(MATERIAL FOR THIS EXERCISE)

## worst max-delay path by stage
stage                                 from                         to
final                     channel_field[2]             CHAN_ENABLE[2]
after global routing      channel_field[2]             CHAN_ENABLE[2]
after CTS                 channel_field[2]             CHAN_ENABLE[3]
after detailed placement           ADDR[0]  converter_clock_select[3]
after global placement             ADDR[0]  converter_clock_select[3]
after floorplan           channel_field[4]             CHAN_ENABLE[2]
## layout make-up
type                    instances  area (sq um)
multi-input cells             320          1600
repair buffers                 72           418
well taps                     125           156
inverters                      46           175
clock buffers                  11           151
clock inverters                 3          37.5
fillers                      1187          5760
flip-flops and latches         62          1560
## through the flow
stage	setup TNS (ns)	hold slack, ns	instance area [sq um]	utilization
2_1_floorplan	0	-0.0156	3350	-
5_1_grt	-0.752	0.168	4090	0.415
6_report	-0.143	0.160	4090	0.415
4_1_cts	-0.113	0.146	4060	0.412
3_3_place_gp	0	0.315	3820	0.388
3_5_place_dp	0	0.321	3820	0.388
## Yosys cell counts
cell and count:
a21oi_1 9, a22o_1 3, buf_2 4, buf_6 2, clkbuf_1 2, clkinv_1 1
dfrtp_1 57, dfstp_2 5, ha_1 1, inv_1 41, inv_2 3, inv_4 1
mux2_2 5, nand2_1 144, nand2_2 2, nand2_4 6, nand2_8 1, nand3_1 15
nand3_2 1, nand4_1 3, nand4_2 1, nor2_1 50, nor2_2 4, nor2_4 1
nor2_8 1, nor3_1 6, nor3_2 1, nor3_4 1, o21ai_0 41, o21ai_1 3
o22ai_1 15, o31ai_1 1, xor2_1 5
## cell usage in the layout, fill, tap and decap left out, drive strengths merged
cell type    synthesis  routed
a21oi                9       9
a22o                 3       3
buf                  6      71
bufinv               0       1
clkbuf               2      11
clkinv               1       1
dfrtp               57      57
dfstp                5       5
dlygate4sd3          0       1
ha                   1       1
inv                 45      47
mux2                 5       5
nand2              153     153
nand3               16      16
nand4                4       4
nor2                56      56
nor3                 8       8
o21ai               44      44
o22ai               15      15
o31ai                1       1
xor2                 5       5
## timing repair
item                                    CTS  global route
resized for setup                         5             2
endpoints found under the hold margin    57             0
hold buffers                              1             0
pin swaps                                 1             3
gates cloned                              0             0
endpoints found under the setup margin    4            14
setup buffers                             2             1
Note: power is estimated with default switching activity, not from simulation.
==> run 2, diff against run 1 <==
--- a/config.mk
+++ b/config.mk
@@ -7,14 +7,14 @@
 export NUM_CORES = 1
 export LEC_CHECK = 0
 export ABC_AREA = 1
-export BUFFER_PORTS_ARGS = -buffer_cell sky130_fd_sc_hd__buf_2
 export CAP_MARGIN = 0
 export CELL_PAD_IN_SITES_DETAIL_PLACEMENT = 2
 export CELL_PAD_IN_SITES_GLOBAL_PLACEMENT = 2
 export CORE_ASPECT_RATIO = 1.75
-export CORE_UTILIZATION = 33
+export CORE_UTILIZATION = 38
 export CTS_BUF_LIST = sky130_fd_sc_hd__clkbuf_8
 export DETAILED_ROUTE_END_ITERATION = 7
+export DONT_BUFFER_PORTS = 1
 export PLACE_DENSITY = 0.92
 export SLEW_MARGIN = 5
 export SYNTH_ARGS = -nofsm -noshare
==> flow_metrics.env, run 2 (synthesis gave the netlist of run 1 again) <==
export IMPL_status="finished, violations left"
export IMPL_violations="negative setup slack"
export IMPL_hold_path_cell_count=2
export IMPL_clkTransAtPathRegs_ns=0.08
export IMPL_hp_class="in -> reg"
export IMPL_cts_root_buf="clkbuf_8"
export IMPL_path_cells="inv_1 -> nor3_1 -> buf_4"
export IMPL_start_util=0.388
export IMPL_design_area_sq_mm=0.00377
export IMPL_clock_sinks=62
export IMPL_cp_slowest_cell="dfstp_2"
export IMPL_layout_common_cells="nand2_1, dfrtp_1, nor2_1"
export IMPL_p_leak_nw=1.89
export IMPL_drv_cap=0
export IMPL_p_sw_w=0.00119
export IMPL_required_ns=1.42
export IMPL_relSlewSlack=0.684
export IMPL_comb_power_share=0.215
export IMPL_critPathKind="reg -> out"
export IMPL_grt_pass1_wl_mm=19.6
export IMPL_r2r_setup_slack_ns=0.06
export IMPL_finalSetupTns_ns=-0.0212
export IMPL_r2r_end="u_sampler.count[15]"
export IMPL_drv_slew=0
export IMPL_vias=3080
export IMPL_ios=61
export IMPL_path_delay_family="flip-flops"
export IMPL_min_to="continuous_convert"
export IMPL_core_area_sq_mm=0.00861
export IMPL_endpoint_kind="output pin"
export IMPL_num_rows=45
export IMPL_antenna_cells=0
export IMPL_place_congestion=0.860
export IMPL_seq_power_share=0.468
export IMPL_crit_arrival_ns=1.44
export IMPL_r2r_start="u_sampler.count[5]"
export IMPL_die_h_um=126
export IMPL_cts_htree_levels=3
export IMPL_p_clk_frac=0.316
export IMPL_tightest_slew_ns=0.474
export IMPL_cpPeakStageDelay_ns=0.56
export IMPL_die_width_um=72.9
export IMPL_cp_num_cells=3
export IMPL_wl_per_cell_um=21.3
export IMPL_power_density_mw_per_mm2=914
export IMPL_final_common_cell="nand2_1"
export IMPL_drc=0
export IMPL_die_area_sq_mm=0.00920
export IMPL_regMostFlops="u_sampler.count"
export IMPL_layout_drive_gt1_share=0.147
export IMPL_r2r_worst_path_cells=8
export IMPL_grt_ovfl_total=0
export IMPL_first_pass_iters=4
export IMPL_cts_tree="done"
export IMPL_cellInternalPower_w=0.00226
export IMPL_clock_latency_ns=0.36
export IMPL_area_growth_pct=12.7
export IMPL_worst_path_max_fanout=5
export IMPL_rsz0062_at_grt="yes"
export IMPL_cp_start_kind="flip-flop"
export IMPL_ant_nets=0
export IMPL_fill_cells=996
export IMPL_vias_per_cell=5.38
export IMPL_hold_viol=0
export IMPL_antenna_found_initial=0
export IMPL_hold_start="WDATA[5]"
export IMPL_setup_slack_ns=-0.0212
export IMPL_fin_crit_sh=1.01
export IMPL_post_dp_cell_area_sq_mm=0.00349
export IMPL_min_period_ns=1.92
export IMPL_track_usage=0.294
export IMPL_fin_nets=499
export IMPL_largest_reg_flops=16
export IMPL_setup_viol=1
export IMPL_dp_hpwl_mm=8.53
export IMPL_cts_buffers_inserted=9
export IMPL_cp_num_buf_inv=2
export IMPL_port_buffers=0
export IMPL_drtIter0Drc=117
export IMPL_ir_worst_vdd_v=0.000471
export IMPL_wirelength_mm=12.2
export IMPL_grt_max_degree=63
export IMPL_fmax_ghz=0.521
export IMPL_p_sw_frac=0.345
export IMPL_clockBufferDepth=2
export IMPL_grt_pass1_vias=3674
$ cat config.mk
export PLATFORM = sky130hd
export DESIGN_NAME = asc_core
export DESIGN_NICKNAME = d
export VERILOG_FILES = /design/src/core/asc_pkg.sv /design/src/core/asc_core.sv
export VERILOG_INCLUDE_DIRS = /design/src /design/src/core
export SDC_FILE = /design/constraint.sdc
export NUM_CORES = 1
export LEC_CHECK = 0
export ABC_AREA = 1
export BUFFER_PORTS_ARGS = -buffer_cell sky130_fd_sc_hd__buf_2
export CELL_PAD_IN_SITES_DETAIL_PLACEMENT = 0
export CELL_PAD_IN_SITES_GLOBAL_PLACEMENT = 2
export CORE_MARGIN = 10
export CORE_UTILIZATION = 36
export CTS_BUF_LIST = sky130_fd_sc_hd__clkbuf_4 sky130_fd_sc_hd__clkbuf_8
export CTS_CLUSTER_SIZE = 16
export DETAILED_ROUTE_END_ITERATION = 8
export PLACE_DENSITY_LB_ADDON = 0.1
export SYNTH_ARGS = -nofsm -noshare
export SYNTH_HDL_FRONTEND = slang
export SYNTH_SLANG_ARGS = --single-unit
$ cat constraint.sdc
create_clock -name core_clk_i -period 4.9 [get_ports core_clk_i]
set_input_delay 0.49 -clock core_clk_i [delete_from_list [all_inputs] [get_ports core_clk_i]]
set_output_delay 0.49 -clock core_clk_i [all_outputs]
set_load 0.005 [all_outputs]
$ cat src/core/asc_regs.svh
// Register offsets, field positions and reset values of the serial control block.
// Assumes byte addressing on a 32-bit AHB-Lite bus, one register per aligned word.
`ifndef ASC_REGS_SVH
`define ASC_REGS_SVH

`define ASC_OFS_FORMAT   8'h00
`define ASC_OFS_ENABLE   8'h04
`define ASC_OFS_FLAGS    8'h08
`define ASC_OFS_DATA     8'h0c

// Format control fields
`define ASC_FMT_LOOPBACK 7
`define ASC_FMT_MODULE   6
`define ASC_FMT_TX_INVERT    5
`define ASC_FMT_CHAR9    4
`define ASC_FMT_WAKEADR  3
`define ASC_FMT_IDLEORG  2
`define ASC_FMT_PARON    1
`define ASC_FMT_PARODD   0

// Enable and interrupt control fields
`define ASC_EN_TXEIE     7
`define ASC_EN_TXDIE     6
`define ASC_EN_RXFIE     5
`define ASC_EN_QUIETIE   4
`define ASC_EN_TXON      3
`define ASC_EN_RXON      2
`define ASC_EN_STANDBY   1
`define ASC_EN_BREAK     0

// Flag register fields
`define ASC_FL_TXEMPTY   7
`define ASC_FL_TXDONE    6
`define ASC_FL_RXFULL    5
`define ASC_FL_IDLE      4
`define ASC_FL_OVERRUN   3
`define ASC_FL_FRAME     1
`define ASC_FL_PARITY    0

`define ASC_FORMAT_RESET 8'h00
`define ASC_ENABLE_RESET 8'h00
`define ASC_FRAME_SHORT  4'ha
`define ASC_FRAME_LONG   4'hb

`endif

$ cat src/core/asc_pkg.sv
// Types shared by the serial control block.
// Assumes nothing of its surroundings.
package asc_pkg;

   typedef struct packed {
      logic        hsel;
      logic [1:0]  htrans;
      logic [31:0] haddr;
      logic        hwrite;
      logic [2:0]  hsize;
      logic [31:0] hwdata;
      logic        hready;
   } asc_ahb_req_type;

   typedef enum logic [1:0] {
      ASC_TX_IDLE  = 2'b01,
      ASC_TX_SHIFT = 2'b10
   } asc_tx_state_type;

   typedef enum logic [2:0] {
      ASC_RX_IDLE  = 3'b001,
      ASC_RX_START = 3'b010,
      ASC_RX_BITS  = 3'b100
   } asc_rx_state_type;

endpackage : asc_pkg

$ cat src/core/asc_core.sv
// Asynchronous serial transceiver with format and enable control registers.
// Assumes one AHB-Lite master, single word transfers, and an rx pin from outside.
`timescale 1ns/10ps
`include "asc_regs.svh"

// How it works
// [RQ1] Module on forces the shared receive pin to be an input.
// [RQ2] Loopback feeds transmit line to receiver, only when both directions enabled.
// [RQ3] Module on runs baud; clearing forces empty and done flags, masks tx interrupt.
// [RQ4] Transmit inversion flips every level on the transmit line.
// [RQ5] Character length: 10-bit frames when clear, 11-bit when set.
// [RQ6] Parity sits in the top data position, leaving 7 or 8 data bits.
// [RQ7] Parity odd select: 1 odd, 0 even, for both transmit and receive.
// [RQ8] Software leaves parity type alone during a character.
// [RQ9] Wake select: 1 address mark wakes, 0 idle line wakes.
// [RQ10] Idle origin: 1 count ones after stop bit, 0 after start bit.
// [RQ11] Transmit empty interrupt enable gates empty flag onto tx request.
// [RQ12] Transmit done interrupt enable gates done flag onto tx request.
// [RQ13] Receive full interrupt enable gates full flag onto rx request.
// [RQ14] Line quiet interrupt enable gates idle flag onto rx request.
// [RQ15] Setting tx on sends a preamble of 10 or 11 ones.
// [RQ16] Clearing tx on finishes the current character, then line idles high.
// [RQ17] Clear then set tx on mid-character queues an idle character after it.
// [RQ18] Software writes tx on and rx on only while module is on.
// [RQ19] Clearing rx on stops the receiver, receive flags unchanged.
// [RQ20] Standby masks rx interrupts until wake condition, then self-clears.
// [RQ21] Break bit pulse sends one break then a 1; held sends back-to-back breaks.
// [RQ22] Software avoids toggling break right after the empty flag sets.
// [RQ23] Address mark wake clears standby and sets receive full.
// [RQ24] Idle wake character sets neither idle flag nor receive full.
// [RQ25] Reset clears every control bit of both control registers.
// [RQ26] Writes to tx on and rx on are ignored while module is off.
module asc_core #(
   parameter int BIT_DIV = 16
) (
   input  wire logic                     core_clk_i,
   input  wire logic                     rst_n_i,
   input  wire asc_pkg::asc_ahb_req_type ahb_req_i,
   output logic                          hreadyout_o,
   output logic                          hresp_o,
   output logic [31:0]                   hrdata_o,
   input  wire logic                     rx_pin_i,
   output logic                          txd_o,
   output logic                          rx_pin_input_o,
   output logic                          tx_irq_o,
   output logic                          rx_irq_o
);
   import asc_pkg::*;

   logic [7:0]       format_ctl;
   logic [7:0]       enable_ctl;
   logic             tx_empty_flag;
   logic             tx_done_flag;
   logic             rx_full_flag;
   logic             idle_flag;
   logic             overrun_flag;
   logic             frame_flag;
   logic             parity_flag;
   logic [8:0]       tx_data;
   logic [8:0]       rx_data;
   logic [4:0]       flag_snap;
   logic             wr_pend;
   logic [7:0]       wr_addr;
   logic             rd_flags;
   logic             rd_data;
   logic             wr_data;
   logic [15:0]      baud_cnt;
   logic             baud_tick;
   asc_tx_state_type tx_state;
   logic [10:0]      tx_shift;
   logic [3:0]       tx_left;
   logic             tx_line;
   logic             tx_on_q;
   logic             preamble_pend;
   logic             break_tail;
   logic             tx_load_data;
   asc_rx_state_type rx_state;
   logic             rx_meta;
   logic             rx_sync;
   logic             rx_in;
   logic [15:0]      rx_cnt;
   logic [3:0]       rx_bit;
   logic [10:0]      rx_shift;
   logic [3:0]       ones_cnt;
   logic             idle_armed;
   logic             idle_hit;
   logic             rx_done;
   logic [8:0]       next_rx_char;
   logic             rx_msb;
   logic             rx_par_bad;

   wire module_on  = format_ctl[`ASC_FMT_MODULE];
   wire char9      = format_ctl[`ASC_FMT_CHAR9];
   wire parity_on  = format_ctl[`ASC_FMT_PARON];
   wire parity_odd = format_ctl[`ASC_FMT_PARODD];
   wire tx_on      = enable_ctl[`ASC_EN_TXON];
   wire rx_on      = enable_ctl[`ASC_EN_RXON];
   wire rx_standby = enable_ctl[`ASC_EN_STANDBY];
   wire break_send = enable_ctl[`ASC_EN_BREAK];
   wire [3:0] frame_len = char9 ? `ASC_FRAME_LONG : `ASC_FRAME_SHORT; // RQ5
   wire [15:0] bit_div  = 16'(BIT_DIV);

   // Bus slave: reads answer with zero wait, writes take one wait state
   wire addr_ok = ahb_req_i.hsel && ahb_req_i.htrans[1] && ahb_req_i.hready;
   assign rd_flags = addr_ok && !ahb_req_i.hwrite && ahb_req_i.haddr[7:0] == `ASC_OFS_FLAGS;
   assign rd_data  = addr_ok && !ahb_req_i.hwrite && ahb_req_i.haddr[7:0] == `ASC_OFS_DATA;
   assign wr_data  = wr_pend && wr_addr == `ASC_OFS_DATA;

   always_ff @(posedge core_clk_i) begin
      if (!rst_n_i) begin
         wr_pend     <= 1'b0;
         wr_addr     <= 8'h00;
         hreadyout_o <= 1'b1;
         hresp_o     <= 1'b0;
         hrdata_o    <= 32'h0000_0000;
      end else begin
         hresp_o <= 1'b0;
         wr_pend <= addr_ok && ahb_req_i.hwrite;
         if (addr_ok && ahb_req_i.hwrite) begin
            wr_addr     <= ahb_req_i.haddr[7:0];
            hreadyout_o <= 1'b0;
         end else begin
            hreadyout_o <= 1'b1;
         end
         if (addr_ok && !ahb_req_i.hwrite) begin
            case (ahb_req_i.haddr[7:0])
               `ASC_OFS_FORMAT: hrdata_o <= {24'h00_0000, format_ctl};
               `ASC_OFS_ENABLE: hrdata_o <= {24'h00_0000, enable_ctl};
               `ASC_OFS_FLAGS:  hrdata_o <= {24'h00_0000, tx_empty_flag, tx_done_flag,
                                             rx_full_flag, idle_flag, overrun_flag, 1'b0,
                                             frame_flag, parity_flag};
               `ASC_OFS_DATA:   hrdata_o <= {23'h00_0000, rx_data};
               default:         hrdata_o <= 32'h0000_0000;
            endcase
         end
      end
   end

   // Control registers
   always_ff @(posedge core_clk_i) begin
      if (!rst_n_i) begin
         format_ctl <= `ASC_FORMAT_RESET; // RQ25
         enable_ctl <= `ASC_ENABLE_RESET; // RQ25
      end else begin
         if (wr_pend && wr_addr == `ASC_OFS_FORMAT) begin
            format_ctl <= ahb_req_i.hwdata[7:0];
         end
         if (wr_pend && wr_addr == `ASC_OFS_ENABLE) begin
            enable_ctl <= ahb_req_i.hwdata[7:0];
            if (!module_on) begin
               enable_ctl[`ASC_EN_TXON] <= tx_on; // RQ26
               enable_ctl[`ASC_EN_RXON] <= rx_on; // RQ26
            end
         end
         if (rx_standby && idle_hit && !format_ctl[`ASC_FMT_WAKEADR]) begin
            enable_ctl[`ASC_EN_STANDBY] <= 1'b0; // RQ20 RQ9
         end
         if (rx_standby && rx_done && format_ctl[`ASC_FMT_WAKEADR] && rx_msb) begin
            enable_ctl[`ASC_EN_STANDBY] <= 1'b0; // RQ23 RQ9
         end
      end
   end

   // Baud generator runs only while the module is on
   always_ff @(posedge core_clk_i) begin
      if (!rst_n_i || !module_on) begin // RQ3
         baud_cnt  <= 16'h0000;
         baud_tick <= 1'b0;
      end else begin
         baud_tick <= baud_cnt == bit_div - 16'h0001;
         baud_cnt  <= (baud_cnt == bit_div - 16'h0001) ? 16'h0000 : baud_cnt + 16'h0001;
      end
   end

   // Transmitter
   assign tx_load_data = tx_on && !tx_empty_flag && !preamble_pend && !break_send;

   always_ff @(posedge core_clk_i) begin
      if (!rst_n_i) begin
         tx_state      <= ASC_TX_IDLE;
         tx_shift      <= 11'h7ff;
         tx_left       <= 4'h0;
         tx_line       <= 1'b1;
         tx_on_q       <= 1'b0;
         preamble_pend <= 1'b0;
         break_tail    <= 1'b0;
      end else if (!module_on) begin
         tx_state      <= ASC_TX_IDLE;
         tx_line       <= 1'b1;
         tx_on_q       <= tx_on;
         preamble_pend <= 1'b0;
         break_tail    <= 1'b0;
      end else begin
         tx_on_q <= tx_on;
         if (tx_on && !tx_on_q) begin
            preamble_pend <= 1'b1; // RQ15 RQ17
         end
         case (tx_state)
            ASC_TX_IDLE: begin
               if (baud_tick) begin
                  tx_line <= 1'b1; // RQ16
                  if (tx_on && break_send) begin
                     tx_shift      <= 11'h000; // RQ21 RQ22
                     tx_left       <= frame_len;
                     tx_state      <= ASC_TX_SHIFT;
                     break_tail    <= 1'b1;
                     preamble_pend <= 1'b0;
                  end else if (break_tail) begin
                     tx_shift   <= 11'h7ff; // RQ21
                     tx_left    <= 4'h1;
                     tx_state   <= ASC_TX_SHIFT;
                     break_tail <= 1'b0;
                  end else if (tx_on && preamble_pend) begin
                     tx_shift      <= 11'h7ff; // RQ15
                     tx_left       <= frame_len;
                     tx_state      <= ASC_TX_SHIFT;
                     preamble_pend <= 1'b0;
                  end else if (tx_load_data) begin
                     tx_shift <= char9 ?
                        {1'b1, parity_on ? (^tx_data[7:0]) ^ parity_odd : tx_data[8],
                         tx_data[7:0], 1'b0} : // RQ6 RQ7
                        {2'b11, parity_on ? (^tx_data[6:0]) ^ parity_odd : tx_data[7],
                         tx_data[6:0], 1'b0}; // RQ6 RQ7
                     tx_left  <= frame_len;
                     tx_state <= ASC_TX_SHIFT;
                  end
               end
            end
            ASC_TX_SHIFT: begin
               if (baud_tick) begin
                  tx_line  <= tx_shift[0];
                  tx_shift <= {1'b1, tx_shift[10:1]};
                  tx_left  <= tx_left - 4'h1;
                  if (tx_left == 4'h1) begin
                     tx_state <= ASC_TX_IDLE;
                     if (break_tail && break_send && tx_on) begin
                        tx_shift   <= 11'h000; // RQ21
                        tx_left    <= frame_len;
                        tx_state   <= ASC_TX_SHIFT;
                     end
                  end
               end
            end
            default: tx_state <= ASC_TX_IDLE;
         endcase
      end
   end

   // Transmit flags and holding register
   always_ff @(posedge core_clk_i) begin
      if (!rst_n_i) begin
         tx_empty_flag <= 1'b1;
         tx_done_flag  <= 1'b1;
         tx_data       <= 9'h000;
      end else if (!module_on) begin
         tx_empty_flag <= 1'b1; // RQ3
         tx_done_flag  <= 1'b1; // RQ3
      end else begin
         if (wr_data) begin
            tx_data       <= ahb_req_i.hwdata[8:0];
            tx_empty_flag <= 1'b0;
         end
         if (tx_state == ASC_TX_IDLE && baud_tick && tx_load_data) begin
            tx_empty_flag <= 1'b1;
         end
         tx_done_flag <= tx_empty_flag && !wr_data && tx_state == ASC_TX_IDLE &&
                         !preamble_pend && !break_tail && !(tx_on && break_send);
      end
   end

   // Receiver input: two-flop synchroniser, then loopback select
   always_ff @(posedge core_clk_i) begin
      if (!rst_n_i) begin
         rx_meta <= 1'b1;
         rx_sync <= 1'b1;
      end else begin
         rx_meta <= rx_pin_i;
         rx_sync <= rx_meta;
      end
   end

   assign rx_in = (format_ctl[`ASC_FMT_LOOPBACK] && tx_on && rx_on) ?
                  tx_line : rx_sync; // RQ2

   assign next_rx_char = char9 ? rx_shift[9:1] : {1'b0, rx_shift[9:2]};
   assign rx_msb       = rx_shift[9];
   assign rx_par_bad   = parity_on &&
                         ((char9 ? ^rx_shift[9:1] : ^rx_shift[9:2]) != parity_odd); // RQ7

   // Receiver sequencer
   always_ff @(posedge core_clk_i) begin
      if (!rst_n_i || !module_on || !rx_on) begin // RQ19
         rx_state <= ASC_RX_IDLE;
         rx_cnt   <= 16'h0000;
         rx_bit   <= 4'h0;
         rx_shift <= 11'h7ff;
         rx_done  <= 1'b0;
      end else begin
         rx_done <= 1'b0;
         case (rx_state)
            ASC_RX_IDLE: begin
               if (!rx_in) begin
                  rx_cnt   <= 16'h0000;
                  rx_state <= ASC_RX_START;
               end
            end
            ASC_RX_START: begin
               rx_cnt <= rx_cnt + 16'h0001;
               if (rx_cnt == (bit_div >> 1)) begin
                  rx_cnt   <= 16'h0000;
                  rx_bit   <= 4'h1;
                  rx_state <= rx_in ? ASC_RX_IDLE : ASC_RX_BITS;
               end
            end
            ASC_RX_BITS: begin
               rx_cnt <= rx_cnt + 16'h0001;
               if (rx_cnt == bit_div - 16'h0001) begin
                  rx_cnt   <= 16'h0000;
                  rx_shift <= {rx_in, rx_shift[10:1]};
                  rx_bit   <= rx_bit + 4'h1;
                  if (rx_bit == frame_len - 4'h1) begin
                     rx_done  <= 1'b1;
                     rx_state <= ASC_RX_IDLE;
                  end
               end
            end
            default: rx_state <= ASC_RX_IDLE;
         endcase
      end
   end

   // Idle counter: ones at bit rate, origin after start or after stop
   always_ff @(posedge core_clk_i) begin
      if (!rst_n_i || !module_on || !rx_on) begin
         ones_cnt <= 4'h0;
         idle_hit <= 1'b0;
      end else begin
         idle_hit <= 1'b0;
         if (rx_state == ASC_RX_START) begin
            ones_cnt <= 4'h0;
         end else if (rx_state == ASC_RX_BITS) begin
            if (rx_cnt == bit_div - 16'h0001) begin
               if (format_ctl[`ASC_FMT_IDLEORG] || !rx_in) begin
                  ones_cnt <= 4'h0; // RQ10
               end else begin
                  ones_cnt <= ones_cnt + 4'h1; // RQ10
               end
            end
         end else if (baud_tick && ones_cnt != frame_len) begin
            ones_cnt <= rx_in ? ones_cnt + 4'h1 : 4'h0;
            idle_hit <= rx_in && ones_cnt == frame_len - 4'h1;
         end
      end
   end

   // Receive flags; a set in the same cycle as a clear wins
   always_ff @(posedge core_clk_i) begin
      if (!rst_n_i) begin
         rx_full_flag <= 1'b0;
         idle_flag    <= 1'b0;
         overrun_flag <= 1'b0;
         frame_flag   <= 1'b0;
         parity_flag  <= 1'b0;
         rx_data      <= 9'h000;
         flag_snap    <= 5'h00;
         idle_armed   <= 1'b0;
      end else begin
         if (rd_flags) begin
            flag_snap <= {rx_full_flag, idle_flag, overrun_flag, frame_flag, parity_flag};
         end
         if (rd_data) begin
            rx_full_flag <= rx_full_flag & ~flag_snap[4];
            idle_flag    <= idle_flag & ~flag_snap[3];
            overrun_flag <= overrun_flag & ~flag_snap[2];
            frame_flag   <= frame_flag & ~flag_snap[1];
            parity_flag  <= parity_flag & ~flag_snap[0];
            flag_snap    <= 5'h00;
            if (flag_snap[3]) begin
               idle_armed <= 1'b0;
            end
         end
         if (rx_done && (!rx_standby || (format_ctl[`ASC_FMT_WAKEADR] && rx_msb))) begin
            if (rx_full_flag && !(rd_data && flag_snap[4])) begin
               overrun_flag <= 1'b1;
            end else begin
               rx_data      <= next_rx_char;
               rx_full_flag <= 1'b1; // RQ23
               frame_flag   <= !rx_shift[10];
               parity_flag  <= rx_par_bad; // RQ6
               idle_armed   <= 1'b1;
            end
         end
         if (idle_hit && !rx_standby && idle_armed) begin
            idle_flag  <= 1'b1; // RQ24
            idle_armed <= 1'b0;
         end
      end
   end

   // Pin direction and interrupt requests
   always_ff @(posedge core_clk_i) begin
      if (!rst_n_i) begin
         txd_o          <= 1'b1;
         rx_pin_input_o <= 1'b0;
         tx_irq_o       <= 1'b0;
         rx_irq_o       <= 1'b0;
      end else begin
         txd_o          <= (module_on ? tx_line : 1'b1) ^ format_ctl[`ASC_FMT_TX_INVERT]; // RQ4
         rx_pin_input_o <= module_on; // RQ1
         tx_irq_o       <= module_on && // RQ3
                           ((enable_ctl[`ASC_EN_TXEIE] && tx_empty_flag) || // RQ11
                            (enable_ctl[`ASC_EN_TXDIE] && tx_done_flag)); // RQ12
         rx_irq_o       <= !rx_standby && // RQ20
                           ((enable_ctl[`ASC_EN_RXFIE] && rx_full_flag) || // RQ13
                            (enable_ctl[`ASC_EN_QUIETIE] && idle_flag)); // RQ14
      end
   end

endmodule : asc_core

(PROBLEM STATEMENT)
The lines above from the one containing "export IMPL_power_density_mw_per_mm2=914" through the one containing "export IMPL_area_growth_pct=12.7" are to be set down exactly, and no others.

(FINAL ANSWER)
export IMPL_power_density_mw_per_mm2=914
export IMPL_final_common_cell="nand2_1"
export IMPL_drc=0
export IMPL_die_area_sq_mm=0.00920
export IMPL_regMostFlops="u_sampler.count"
export IMPL_layout_drive_gt1_share=0.147
export IMPL_r2r_worst_path_cells=8
export IMPL_grt_ovfl_total=0
export IMPL_first_pass_iters=4
export IMPL_cts_tree="done"
export IMPL_cellInternalPower_w=0.00226
export IMPL_clock_latency_ns=0.36
export IMPL_area_growth_pct=12.7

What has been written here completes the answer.